--- Data records Enclosed Below ---

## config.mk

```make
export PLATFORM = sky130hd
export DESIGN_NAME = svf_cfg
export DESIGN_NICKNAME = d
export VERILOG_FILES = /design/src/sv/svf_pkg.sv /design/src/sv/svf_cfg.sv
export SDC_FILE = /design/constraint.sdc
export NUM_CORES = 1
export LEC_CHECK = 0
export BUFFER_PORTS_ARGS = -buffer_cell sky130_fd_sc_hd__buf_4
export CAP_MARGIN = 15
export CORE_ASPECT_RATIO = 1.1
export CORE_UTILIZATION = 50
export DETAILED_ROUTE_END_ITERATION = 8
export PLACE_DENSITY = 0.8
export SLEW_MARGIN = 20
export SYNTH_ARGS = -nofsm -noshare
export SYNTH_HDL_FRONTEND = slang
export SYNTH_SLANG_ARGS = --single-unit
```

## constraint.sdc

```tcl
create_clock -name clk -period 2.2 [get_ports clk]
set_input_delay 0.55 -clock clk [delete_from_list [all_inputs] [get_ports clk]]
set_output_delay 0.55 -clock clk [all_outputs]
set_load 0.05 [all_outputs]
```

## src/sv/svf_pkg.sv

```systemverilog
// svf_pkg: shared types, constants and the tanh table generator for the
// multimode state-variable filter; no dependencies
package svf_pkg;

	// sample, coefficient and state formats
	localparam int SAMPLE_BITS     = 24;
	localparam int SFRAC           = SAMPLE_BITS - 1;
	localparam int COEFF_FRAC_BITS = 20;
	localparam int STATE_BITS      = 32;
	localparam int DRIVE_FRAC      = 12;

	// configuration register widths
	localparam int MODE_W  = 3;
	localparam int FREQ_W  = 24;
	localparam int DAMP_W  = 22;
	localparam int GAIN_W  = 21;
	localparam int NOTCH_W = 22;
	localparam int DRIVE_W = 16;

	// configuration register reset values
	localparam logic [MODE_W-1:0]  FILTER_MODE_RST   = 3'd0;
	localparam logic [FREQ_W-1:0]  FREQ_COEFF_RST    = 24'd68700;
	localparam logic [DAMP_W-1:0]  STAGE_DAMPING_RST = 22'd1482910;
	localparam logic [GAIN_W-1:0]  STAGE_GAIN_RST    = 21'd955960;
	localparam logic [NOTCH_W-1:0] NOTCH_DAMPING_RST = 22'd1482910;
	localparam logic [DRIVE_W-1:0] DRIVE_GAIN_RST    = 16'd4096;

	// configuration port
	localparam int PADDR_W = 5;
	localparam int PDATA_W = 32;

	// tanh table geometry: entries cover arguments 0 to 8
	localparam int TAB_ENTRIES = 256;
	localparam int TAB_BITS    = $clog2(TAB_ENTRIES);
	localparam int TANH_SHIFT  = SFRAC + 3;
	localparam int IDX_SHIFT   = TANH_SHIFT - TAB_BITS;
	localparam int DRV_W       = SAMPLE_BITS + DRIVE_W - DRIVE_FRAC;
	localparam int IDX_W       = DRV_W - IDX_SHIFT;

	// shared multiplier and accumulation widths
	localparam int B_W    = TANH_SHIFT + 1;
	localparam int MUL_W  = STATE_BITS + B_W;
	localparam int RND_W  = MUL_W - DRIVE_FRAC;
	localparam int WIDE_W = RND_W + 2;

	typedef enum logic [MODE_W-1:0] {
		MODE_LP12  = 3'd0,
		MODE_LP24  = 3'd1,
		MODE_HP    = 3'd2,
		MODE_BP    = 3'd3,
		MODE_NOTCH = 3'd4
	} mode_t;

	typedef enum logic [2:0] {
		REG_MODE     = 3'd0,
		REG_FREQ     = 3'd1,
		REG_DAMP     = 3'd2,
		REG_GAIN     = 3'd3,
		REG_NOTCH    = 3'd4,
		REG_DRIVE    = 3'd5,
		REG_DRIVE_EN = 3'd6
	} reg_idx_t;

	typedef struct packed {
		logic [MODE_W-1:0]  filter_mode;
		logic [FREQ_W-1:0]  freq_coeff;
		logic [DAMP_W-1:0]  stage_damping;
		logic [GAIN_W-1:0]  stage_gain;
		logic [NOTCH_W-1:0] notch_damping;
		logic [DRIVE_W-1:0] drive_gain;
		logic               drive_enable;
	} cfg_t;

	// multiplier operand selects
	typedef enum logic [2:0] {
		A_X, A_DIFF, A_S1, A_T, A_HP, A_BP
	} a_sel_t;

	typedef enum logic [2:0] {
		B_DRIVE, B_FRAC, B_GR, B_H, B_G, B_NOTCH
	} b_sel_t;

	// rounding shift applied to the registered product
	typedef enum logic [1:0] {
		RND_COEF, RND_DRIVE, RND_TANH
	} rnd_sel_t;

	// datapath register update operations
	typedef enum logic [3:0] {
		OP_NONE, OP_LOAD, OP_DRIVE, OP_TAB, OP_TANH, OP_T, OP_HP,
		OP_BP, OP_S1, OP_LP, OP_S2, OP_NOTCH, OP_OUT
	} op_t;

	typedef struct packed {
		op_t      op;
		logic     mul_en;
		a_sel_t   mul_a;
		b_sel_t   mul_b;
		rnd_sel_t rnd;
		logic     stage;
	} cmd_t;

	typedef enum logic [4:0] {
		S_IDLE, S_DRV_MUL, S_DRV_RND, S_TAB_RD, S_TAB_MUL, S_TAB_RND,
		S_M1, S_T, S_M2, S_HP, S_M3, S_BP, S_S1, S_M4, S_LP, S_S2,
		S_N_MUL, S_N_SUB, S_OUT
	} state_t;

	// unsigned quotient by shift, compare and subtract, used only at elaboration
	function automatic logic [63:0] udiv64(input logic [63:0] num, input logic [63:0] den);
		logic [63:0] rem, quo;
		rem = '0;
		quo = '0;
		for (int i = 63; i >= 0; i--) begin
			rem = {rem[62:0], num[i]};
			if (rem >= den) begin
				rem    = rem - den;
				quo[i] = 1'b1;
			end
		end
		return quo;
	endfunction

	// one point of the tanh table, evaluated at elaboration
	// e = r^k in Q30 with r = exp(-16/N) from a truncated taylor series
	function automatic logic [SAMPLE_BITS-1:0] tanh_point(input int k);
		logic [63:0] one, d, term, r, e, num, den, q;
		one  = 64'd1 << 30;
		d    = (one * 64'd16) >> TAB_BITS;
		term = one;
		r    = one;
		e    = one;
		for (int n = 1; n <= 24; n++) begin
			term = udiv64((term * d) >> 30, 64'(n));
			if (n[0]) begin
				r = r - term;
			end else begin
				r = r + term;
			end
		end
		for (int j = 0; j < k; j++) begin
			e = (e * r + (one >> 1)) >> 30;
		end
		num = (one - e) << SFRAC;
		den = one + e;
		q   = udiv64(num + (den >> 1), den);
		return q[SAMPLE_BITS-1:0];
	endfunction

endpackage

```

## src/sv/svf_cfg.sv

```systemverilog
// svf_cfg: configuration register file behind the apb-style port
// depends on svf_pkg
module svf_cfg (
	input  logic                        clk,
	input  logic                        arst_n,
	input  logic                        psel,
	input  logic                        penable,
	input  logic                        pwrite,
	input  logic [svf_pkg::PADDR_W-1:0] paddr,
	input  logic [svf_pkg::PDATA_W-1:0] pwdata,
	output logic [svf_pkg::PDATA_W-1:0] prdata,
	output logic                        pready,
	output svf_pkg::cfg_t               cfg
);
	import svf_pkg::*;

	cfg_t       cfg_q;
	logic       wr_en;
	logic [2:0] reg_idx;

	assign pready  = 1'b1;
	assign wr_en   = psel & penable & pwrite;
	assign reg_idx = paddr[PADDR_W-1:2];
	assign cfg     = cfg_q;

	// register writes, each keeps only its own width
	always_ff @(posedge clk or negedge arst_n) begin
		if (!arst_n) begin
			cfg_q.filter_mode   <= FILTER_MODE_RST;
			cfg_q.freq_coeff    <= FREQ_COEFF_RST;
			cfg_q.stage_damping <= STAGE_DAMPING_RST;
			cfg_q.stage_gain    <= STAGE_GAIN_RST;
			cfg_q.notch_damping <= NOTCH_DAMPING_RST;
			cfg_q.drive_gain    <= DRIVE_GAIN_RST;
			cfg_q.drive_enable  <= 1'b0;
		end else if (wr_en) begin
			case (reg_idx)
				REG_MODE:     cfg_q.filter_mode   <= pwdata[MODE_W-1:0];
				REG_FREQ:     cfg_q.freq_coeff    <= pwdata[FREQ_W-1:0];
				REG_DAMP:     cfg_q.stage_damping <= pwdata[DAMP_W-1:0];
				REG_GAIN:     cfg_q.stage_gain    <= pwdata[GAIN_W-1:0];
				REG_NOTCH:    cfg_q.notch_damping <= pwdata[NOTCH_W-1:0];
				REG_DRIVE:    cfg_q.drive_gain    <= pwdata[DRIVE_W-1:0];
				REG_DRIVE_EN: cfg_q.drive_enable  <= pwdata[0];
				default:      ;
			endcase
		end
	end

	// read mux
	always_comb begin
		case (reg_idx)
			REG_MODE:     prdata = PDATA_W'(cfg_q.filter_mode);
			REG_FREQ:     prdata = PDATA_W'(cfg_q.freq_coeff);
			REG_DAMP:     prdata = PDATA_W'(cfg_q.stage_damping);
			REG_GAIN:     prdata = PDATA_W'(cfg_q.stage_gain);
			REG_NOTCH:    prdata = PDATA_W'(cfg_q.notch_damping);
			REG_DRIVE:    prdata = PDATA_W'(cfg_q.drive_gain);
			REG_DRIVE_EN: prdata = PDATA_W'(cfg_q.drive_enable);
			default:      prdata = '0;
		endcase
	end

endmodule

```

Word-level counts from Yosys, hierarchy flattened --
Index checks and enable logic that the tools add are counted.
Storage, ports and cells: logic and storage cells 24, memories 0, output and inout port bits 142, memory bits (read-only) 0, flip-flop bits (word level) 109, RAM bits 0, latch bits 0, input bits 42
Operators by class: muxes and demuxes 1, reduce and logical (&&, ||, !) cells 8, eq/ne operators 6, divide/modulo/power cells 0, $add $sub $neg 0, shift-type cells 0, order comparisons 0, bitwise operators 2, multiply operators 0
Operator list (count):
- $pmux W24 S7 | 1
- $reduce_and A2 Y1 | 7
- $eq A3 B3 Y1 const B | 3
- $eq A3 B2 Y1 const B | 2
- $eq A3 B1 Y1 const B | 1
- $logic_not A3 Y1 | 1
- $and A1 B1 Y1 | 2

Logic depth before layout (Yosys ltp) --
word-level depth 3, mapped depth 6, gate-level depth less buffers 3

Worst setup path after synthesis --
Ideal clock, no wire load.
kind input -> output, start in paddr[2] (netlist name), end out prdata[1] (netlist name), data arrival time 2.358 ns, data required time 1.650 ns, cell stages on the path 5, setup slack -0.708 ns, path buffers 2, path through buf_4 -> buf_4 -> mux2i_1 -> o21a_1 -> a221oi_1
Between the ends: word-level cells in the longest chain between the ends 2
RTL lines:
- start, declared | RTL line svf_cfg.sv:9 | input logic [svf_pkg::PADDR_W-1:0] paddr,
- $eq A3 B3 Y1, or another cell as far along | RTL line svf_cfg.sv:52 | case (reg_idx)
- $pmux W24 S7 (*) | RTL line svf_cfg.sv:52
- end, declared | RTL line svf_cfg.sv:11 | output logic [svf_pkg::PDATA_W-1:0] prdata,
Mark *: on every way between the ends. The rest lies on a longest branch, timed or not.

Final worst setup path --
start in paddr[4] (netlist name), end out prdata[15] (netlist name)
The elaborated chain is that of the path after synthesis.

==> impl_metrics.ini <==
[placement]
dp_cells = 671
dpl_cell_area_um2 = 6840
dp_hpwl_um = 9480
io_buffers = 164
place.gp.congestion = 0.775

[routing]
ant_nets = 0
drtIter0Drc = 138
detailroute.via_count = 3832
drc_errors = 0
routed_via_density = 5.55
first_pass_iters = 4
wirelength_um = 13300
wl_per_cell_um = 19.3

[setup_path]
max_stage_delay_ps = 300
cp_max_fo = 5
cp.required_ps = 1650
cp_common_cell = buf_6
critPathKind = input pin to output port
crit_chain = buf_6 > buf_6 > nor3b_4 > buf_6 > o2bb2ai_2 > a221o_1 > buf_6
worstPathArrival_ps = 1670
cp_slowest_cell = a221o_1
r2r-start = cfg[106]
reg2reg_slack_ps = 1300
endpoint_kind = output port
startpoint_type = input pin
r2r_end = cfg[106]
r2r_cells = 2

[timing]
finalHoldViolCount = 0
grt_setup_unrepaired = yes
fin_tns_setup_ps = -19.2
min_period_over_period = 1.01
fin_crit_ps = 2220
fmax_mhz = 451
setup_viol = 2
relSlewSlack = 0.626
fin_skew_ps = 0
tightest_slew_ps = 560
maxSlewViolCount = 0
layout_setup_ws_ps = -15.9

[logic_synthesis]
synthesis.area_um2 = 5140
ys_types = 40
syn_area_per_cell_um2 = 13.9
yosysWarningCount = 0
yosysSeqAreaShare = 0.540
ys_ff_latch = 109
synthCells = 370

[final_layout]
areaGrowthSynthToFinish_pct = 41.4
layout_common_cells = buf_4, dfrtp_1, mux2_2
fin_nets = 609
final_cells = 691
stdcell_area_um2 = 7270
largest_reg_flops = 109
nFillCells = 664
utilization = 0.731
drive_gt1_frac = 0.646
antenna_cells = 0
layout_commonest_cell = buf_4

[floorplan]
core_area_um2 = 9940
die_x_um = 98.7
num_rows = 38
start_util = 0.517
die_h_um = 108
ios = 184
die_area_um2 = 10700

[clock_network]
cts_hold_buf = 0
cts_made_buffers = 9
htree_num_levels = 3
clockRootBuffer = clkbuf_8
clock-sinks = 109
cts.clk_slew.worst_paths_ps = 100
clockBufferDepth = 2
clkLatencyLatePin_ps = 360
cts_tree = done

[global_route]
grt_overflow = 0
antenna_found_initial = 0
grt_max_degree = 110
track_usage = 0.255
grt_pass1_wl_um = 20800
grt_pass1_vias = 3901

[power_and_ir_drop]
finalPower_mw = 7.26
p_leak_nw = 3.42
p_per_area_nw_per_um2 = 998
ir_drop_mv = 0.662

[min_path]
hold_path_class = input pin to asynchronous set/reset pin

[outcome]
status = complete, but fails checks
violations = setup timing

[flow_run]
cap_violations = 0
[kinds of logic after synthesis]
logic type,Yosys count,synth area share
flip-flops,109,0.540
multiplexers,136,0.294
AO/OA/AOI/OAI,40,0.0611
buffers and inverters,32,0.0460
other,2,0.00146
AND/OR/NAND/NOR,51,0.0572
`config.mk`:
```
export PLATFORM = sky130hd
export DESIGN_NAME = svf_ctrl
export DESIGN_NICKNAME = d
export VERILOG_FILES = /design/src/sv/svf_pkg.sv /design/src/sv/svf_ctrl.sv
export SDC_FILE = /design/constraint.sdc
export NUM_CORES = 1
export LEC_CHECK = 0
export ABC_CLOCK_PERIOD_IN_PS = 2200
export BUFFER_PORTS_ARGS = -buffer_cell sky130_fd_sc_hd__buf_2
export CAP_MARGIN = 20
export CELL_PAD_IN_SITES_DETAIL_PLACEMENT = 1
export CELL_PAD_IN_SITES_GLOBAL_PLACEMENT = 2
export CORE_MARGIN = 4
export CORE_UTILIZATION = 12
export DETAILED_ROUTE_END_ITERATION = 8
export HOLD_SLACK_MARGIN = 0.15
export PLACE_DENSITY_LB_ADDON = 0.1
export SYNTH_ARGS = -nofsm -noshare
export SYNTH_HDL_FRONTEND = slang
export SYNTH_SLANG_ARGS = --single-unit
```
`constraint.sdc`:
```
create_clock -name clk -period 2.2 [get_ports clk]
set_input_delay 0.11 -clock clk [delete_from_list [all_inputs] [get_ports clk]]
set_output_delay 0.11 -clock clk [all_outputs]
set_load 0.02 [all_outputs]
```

--- End of Enclosed Data records ---
--- Data records Enclosed Below ---

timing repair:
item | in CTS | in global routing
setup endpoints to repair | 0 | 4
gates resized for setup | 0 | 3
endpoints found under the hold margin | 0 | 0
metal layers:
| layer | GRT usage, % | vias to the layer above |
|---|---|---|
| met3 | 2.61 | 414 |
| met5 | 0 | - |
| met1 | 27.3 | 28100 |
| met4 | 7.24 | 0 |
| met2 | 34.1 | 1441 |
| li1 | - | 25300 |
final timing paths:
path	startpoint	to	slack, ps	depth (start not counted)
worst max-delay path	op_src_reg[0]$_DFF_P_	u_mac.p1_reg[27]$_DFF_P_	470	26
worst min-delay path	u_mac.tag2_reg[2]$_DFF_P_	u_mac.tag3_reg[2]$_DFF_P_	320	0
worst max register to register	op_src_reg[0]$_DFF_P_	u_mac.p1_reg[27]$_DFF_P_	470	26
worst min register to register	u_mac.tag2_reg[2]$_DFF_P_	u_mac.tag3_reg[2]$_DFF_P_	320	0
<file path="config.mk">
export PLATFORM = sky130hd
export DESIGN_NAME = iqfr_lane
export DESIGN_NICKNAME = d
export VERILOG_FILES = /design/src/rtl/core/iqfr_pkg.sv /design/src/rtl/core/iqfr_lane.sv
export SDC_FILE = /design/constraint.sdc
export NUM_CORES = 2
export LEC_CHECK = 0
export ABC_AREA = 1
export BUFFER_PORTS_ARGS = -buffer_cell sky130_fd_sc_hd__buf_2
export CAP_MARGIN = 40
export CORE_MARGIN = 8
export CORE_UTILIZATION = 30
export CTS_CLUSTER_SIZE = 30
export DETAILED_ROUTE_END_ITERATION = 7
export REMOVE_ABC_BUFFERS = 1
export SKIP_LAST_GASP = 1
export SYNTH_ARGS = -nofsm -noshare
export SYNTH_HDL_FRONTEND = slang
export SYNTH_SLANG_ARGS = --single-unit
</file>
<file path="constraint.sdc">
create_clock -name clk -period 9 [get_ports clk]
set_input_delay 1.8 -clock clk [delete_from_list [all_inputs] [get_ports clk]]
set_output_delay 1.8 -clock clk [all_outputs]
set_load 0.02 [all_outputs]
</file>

--- End of Enclosed Data records ---

# Work to be completed:
Search the entries for the word "endpoints" and gather every line where it appears.

# Solved problem:
setup endpoints to repair | 0 | 4
endpoints found under the hold margin | 0 | 0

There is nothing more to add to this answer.